▶ _Exercise instructions_:
Lines from the listing that hold the string "flops" are what you should return.

▶ _Data section_:
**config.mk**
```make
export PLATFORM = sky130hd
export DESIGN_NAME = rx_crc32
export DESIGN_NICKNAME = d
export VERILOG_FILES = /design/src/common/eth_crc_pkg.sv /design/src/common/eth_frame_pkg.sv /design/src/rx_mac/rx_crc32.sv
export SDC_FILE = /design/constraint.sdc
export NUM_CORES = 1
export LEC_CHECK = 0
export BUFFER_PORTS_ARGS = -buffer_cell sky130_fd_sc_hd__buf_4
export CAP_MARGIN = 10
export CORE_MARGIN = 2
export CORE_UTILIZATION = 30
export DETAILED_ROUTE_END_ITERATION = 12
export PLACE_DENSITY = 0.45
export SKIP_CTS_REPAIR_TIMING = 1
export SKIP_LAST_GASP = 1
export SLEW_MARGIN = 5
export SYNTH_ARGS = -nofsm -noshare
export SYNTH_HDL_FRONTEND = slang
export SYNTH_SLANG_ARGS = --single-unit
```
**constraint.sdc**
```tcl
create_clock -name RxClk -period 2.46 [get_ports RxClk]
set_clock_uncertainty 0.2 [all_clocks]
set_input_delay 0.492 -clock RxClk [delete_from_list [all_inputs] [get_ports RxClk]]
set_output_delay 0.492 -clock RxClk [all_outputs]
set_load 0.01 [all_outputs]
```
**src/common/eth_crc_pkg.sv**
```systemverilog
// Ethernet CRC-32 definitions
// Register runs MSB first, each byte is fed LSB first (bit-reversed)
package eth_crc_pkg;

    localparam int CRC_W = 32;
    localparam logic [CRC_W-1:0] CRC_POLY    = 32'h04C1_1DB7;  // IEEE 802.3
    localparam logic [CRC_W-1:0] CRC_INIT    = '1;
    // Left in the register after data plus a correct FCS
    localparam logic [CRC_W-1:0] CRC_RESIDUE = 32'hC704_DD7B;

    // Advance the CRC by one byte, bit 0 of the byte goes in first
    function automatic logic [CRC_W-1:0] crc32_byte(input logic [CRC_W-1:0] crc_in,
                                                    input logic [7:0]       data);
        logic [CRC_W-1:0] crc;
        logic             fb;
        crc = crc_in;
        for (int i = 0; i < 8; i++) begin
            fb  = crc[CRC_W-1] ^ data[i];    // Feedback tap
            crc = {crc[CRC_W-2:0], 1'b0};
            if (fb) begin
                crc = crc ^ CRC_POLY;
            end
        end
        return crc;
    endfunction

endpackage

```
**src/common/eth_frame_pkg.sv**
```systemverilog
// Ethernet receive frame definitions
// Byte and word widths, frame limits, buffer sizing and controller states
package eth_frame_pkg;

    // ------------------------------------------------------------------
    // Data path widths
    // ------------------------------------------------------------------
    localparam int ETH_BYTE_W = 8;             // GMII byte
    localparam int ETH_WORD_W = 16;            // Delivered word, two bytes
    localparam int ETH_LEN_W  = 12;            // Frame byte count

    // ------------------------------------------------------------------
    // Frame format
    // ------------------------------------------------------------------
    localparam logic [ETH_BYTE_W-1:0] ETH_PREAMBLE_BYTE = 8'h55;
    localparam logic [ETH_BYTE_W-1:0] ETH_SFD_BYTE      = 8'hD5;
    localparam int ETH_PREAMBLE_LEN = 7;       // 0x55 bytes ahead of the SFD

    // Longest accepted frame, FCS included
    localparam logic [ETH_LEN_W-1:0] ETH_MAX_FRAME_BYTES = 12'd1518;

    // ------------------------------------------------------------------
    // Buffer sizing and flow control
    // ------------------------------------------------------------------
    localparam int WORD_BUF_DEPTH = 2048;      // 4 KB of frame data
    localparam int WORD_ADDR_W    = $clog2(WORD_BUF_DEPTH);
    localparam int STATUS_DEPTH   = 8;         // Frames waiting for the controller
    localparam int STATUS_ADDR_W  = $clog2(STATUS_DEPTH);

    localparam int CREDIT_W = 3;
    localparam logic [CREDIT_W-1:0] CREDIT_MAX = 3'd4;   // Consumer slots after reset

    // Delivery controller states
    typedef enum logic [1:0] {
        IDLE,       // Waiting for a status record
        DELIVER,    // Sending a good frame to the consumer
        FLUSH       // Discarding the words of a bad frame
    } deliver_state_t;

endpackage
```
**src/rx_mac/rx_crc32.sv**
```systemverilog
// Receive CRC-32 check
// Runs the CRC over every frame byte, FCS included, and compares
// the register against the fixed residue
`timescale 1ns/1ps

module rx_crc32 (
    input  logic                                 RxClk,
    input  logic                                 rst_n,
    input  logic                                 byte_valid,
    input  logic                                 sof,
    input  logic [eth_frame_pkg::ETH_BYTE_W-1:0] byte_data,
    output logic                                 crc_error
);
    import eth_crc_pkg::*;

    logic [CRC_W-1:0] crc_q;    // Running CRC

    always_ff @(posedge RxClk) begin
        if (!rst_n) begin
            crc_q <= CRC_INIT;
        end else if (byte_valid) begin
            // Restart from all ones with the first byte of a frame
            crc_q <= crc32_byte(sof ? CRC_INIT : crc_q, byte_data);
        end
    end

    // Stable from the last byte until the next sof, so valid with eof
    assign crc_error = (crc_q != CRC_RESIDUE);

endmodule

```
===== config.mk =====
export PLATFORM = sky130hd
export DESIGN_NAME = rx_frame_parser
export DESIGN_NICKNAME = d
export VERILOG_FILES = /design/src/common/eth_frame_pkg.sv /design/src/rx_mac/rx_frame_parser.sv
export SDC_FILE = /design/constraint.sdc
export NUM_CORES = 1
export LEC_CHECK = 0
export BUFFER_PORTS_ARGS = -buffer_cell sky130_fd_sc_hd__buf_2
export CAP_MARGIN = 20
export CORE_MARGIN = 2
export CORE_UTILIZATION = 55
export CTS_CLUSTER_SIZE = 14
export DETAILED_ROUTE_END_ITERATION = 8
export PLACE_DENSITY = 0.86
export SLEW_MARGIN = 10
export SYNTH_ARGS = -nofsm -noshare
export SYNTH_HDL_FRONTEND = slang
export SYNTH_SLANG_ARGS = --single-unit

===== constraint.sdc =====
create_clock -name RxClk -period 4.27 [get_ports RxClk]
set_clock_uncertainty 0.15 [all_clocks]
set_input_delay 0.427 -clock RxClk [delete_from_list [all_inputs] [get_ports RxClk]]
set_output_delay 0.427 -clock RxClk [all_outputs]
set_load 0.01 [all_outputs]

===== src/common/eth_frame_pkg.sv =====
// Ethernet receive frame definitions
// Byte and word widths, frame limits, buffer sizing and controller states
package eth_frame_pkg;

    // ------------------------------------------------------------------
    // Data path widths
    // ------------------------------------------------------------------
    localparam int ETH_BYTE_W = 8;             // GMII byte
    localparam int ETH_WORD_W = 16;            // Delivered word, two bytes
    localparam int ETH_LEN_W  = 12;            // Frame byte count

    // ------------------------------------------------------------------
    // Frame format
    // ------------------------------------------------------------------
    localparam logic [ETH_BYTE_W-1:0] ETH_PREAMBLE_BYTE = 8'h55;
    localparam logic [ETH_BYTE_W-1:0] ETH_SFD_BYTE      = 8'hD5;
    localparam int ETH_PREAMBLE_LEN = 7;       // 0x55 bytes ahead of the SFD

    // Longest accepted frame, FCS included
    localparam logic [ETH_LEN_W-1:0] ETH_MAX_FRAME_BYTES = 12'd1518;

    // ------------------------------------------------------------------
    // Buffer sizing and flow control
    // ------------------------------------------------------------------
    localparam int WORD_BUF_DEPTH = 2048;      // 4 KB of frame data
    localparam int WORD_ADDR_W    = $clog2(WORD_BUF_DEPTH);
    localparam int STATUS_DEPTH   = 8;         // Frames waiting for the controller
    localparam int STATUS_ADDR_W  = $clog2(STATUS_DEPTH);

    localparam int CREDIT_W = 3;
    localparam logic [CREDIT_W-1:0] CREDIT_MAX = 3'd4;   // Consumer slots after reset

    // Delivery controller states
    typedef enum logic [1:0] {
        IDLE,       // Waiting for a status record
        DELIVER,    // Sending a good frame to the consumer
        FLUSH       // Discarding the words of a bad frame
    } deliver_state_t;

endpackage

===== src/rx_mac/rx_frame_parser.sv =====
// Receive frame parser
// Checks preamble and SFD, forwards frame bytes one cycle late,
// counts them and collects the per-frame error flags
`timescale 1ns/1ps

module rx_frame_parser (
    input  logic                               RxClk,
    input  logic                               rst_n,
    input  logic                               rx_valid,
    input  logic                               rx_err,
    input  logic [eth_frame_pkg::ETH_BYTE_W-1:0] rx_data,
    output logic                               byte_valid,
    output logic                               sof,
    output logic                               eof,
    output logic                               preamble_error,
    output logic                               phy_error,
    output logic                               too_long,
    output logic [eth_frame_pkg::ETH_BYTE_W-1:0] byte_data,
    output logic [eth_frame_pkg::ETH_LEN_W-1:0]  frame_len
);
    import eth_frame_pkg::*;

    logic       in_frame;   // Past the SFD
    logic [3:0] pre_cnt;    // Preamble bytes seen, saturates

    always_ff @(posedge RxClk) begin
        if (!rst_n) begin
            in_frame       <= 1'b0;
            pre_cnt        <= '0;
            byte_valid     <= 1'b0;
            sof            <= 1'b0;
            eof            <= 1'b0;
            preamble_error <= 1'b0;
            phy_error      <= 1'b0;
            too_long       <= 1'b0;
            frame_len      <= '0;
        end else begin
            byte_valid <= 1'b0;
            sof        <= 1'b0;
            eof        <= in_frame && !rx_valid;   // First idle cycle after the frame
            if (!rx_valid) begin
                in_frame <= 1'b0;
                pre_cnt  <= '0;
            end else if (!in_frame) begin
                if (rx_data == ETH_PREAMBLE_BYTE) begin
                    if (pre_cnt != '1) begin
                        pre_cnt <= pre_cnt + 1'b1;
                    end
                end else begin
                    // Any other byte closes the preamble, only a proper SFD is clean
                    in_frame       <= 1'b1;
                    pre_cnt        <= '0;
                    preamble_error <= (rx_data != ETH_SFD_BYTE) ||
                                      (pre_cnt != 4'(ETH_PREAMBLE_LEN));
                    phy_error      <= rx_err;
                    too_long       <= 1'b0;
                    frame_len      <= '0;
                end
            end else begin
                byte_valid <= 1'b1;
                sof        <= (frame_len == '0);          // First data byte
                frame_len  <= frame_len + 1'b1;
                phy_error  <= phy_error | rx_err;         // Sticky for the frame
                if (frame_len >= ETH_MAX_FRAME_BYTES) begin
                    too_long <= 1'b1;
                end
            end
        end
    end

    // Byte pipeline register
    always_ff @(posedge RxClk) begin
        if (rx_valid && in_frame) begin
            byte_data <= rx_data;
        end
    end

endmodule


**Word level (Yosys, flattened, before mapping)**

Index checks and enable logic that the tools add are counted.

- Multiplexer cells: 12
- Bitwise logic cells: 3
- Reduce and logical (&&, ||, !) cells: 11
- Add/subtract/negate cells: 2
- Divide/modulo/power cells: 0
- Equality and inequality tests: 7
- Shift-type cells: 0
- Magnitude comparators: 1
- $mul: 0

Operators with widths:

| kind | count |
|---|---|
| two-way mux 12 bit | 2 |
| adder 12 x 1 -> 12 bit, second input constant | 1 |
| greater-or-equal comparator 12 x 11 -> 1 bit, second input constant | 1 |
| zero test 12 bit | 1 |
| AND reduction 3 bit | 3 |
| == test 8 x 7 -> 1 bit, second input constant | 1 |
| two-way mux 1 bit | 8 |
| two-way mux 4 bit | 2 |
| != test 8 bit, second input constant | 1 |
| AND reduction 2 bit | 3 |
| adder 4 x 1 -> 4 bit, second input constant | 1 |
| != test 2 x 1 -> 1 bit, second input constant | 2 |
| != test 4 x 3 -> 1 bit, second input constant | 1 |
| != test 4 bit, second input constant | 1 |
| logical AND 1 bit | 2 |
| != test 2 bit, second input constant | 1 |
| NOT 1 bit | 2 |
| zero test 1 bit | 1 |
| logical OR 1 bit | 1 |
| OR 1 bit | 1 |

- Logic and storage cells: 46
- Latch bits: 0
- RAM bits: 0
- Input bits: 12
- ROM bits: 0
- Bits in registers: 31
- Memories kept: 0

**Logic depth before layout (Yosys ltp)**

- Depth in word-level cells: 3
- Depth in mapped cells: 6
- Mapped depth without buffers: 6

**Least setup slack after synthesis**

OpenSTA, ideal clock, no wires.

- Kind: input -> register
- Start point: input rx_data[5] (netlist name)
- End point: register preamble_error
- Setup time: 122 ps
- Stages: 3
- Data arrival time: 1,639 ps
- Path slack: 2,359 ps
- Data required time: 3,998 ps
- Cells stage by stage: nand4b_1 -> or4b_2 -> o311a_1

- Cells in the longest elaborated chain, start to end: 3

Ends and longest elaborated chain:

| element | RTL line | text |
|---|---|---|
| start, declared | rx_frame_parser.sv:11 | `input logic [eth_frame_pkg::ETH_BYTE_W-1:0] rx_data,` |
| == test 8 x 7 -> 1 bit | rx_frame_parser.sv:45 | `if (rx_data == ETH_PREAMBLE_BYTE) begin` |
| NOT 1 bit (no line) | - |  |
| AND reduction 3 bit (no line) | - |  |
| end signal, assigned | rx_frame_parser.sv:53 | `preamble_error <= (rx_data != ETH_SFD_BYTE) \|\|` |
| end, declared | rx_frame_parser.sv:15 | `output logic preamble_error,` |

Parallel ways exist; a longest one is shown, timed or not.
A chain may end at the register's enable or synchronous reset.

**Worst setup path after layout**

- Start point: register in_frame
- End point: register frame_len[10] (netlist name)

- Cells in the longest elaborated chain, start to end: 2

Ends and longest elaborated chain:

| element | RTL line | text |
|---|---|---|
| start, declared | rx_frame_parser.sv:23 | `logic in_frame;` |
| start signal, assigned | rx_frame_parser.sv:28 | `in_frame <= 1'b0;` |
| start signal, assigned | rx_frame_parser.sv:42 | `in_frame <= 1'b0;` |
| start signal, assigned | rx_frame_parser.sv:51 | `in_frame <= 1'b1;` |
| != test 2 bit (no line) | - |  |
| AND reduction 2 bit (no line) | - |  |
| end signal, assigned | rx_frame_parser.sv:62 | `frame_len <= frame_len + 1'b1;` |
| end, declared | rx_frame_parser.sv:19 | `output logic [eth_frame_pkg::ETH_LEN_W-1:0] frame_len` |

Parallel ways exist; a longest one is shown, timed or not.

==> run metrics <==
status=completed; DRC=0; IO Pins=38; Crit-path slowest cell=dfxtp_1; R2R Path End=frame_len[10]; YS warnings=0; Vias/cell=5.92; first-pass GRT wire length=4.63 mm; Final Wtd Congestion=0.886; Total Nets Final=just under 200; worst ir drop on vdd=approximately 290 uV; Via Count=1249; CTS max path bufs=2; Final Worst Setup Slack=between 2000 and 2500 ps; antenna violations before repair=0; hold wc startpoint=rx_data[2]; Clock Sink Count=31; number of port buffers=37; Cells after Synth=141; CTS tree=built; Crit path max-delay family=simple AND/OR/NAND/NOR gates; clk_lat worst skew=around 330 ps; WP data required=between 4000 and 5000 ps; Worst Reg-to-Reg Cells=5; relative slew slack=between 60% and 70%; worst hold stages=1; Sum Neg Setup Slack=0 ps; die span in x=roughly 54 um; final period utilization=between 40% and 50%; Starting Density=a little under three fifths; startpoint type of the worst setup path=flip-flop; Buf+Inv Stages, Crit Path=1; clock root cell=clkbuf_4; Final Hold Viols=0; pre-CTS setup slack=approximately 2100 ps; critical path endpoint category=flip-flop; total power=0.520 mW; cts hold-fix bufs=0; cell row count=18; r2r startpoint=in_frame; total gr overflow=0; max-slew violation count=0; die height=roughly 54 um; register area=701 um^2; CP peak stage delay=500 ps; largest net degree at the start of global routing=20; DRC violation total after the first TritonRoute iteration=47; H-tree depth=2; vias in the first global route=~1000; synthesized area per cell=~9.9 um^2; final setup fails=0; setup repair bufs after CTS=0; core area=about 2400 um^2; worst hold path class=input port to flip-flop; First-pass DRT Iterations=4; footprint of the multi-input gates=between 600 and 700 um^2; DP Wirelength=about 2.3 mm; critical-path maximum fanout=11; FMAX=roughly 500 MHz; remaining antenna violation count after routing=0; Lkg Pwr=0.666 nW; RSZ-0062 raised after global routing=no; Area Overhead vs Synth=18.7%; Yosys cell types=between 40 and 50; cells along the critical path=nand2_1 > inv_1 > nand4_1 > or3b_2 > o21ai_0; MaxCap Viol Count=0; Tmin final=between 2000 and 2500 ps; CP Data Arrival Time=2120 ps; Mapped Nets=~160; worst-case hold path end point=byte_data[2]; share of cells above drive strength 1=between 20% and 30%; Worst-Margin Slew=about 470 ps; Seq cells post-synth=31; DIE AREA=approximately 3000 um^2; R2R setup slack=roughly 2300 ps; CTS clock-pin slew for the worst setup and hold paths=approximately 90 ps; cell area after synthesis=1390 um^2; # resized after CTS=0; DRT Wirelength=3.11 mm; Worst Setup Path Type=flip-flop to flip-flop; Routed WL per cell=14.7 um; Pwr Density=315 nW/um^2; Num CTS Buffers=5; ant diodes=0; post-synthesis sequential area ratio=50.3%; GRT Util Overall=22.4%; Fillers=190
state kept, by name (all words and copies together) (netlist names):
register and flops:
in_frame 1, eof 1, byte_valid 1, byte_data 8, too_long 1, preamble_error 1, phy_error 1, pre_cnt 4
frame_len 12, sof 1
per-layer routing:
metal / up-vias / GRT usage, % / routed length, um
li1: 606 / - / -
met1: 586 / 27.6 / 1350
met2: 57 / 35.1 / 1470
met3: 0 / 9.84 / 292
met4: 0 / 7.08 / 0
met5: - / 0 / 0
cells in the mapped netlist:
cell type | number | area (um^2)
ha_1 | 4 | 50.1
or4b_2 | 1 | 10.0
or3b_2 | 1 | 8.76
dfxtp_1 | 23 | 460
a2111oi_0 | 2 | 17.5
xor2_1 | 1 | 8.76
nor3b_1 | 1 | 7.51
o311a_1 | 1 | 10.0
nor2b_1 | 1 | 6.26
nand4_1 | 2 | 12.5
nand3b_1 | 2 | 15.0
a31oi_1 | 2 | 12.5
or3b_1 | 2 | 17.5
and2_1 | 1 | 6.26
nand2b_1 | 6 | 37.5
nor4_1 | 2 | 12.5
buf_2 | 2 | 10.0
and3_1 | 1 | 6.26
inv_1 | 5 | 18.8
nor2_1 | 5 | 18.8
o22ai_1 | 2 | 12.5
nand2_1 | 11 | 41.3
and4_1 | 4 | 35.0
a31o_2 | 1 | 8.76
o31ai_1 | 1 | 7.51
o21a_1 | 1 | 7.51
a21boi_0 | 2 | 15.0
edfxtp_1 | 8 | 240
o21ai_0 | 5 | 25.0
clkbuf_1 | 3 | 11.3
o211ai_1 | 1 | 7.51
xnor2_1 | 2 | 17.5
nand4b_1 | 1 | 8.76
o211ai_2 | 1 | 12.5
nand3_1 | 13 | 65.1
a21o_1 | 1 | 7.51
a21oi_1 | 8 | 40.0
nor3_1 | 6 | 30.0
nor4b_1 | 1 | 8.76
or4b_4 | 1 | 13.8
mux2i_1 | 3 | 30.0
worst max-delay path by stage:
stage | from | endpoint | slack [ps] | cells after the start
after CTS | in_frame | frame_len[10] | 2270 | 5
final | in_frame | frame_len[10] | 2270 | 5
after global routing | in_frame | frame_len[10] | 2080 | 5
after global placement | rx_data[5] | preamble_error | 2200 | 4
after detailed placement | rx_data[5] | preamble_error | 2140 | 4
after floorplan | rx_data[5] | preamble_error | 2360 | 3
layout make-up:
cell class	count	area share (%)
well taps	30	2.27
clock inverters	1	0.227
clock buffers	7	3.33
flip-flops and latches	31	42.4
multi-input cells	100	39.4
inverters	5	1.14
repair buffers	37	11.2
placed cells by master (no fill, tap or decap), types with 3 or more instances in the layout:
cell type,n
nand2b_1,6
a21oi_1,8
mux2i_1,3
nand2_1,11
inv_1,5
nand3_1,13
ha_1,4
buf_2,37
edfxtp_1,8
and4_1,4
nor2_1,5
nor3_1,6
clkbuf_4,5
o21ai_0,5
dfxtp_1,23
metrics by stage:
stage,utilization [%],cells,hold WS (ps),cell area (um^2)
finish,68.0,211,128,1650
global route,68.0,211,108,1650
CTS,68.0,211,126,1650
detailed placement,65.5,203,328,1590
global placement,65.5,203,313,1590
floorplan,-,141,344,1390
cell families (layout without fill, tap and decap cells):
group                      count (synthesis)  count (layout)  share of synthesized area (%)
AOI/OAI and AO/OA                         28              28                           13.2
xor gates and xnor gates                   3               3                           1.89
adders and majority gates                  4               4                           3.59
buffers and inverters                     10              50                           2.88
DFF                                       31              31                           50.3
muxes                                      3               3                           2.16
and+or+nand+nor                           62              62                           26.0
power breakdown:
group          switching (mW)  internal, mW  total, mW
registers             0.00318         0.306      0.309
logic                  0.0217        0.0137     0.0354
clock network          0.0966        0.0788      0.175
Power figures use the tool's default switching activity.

▶ _Output_:
register and flops:
flip-flops and latches	31	42.4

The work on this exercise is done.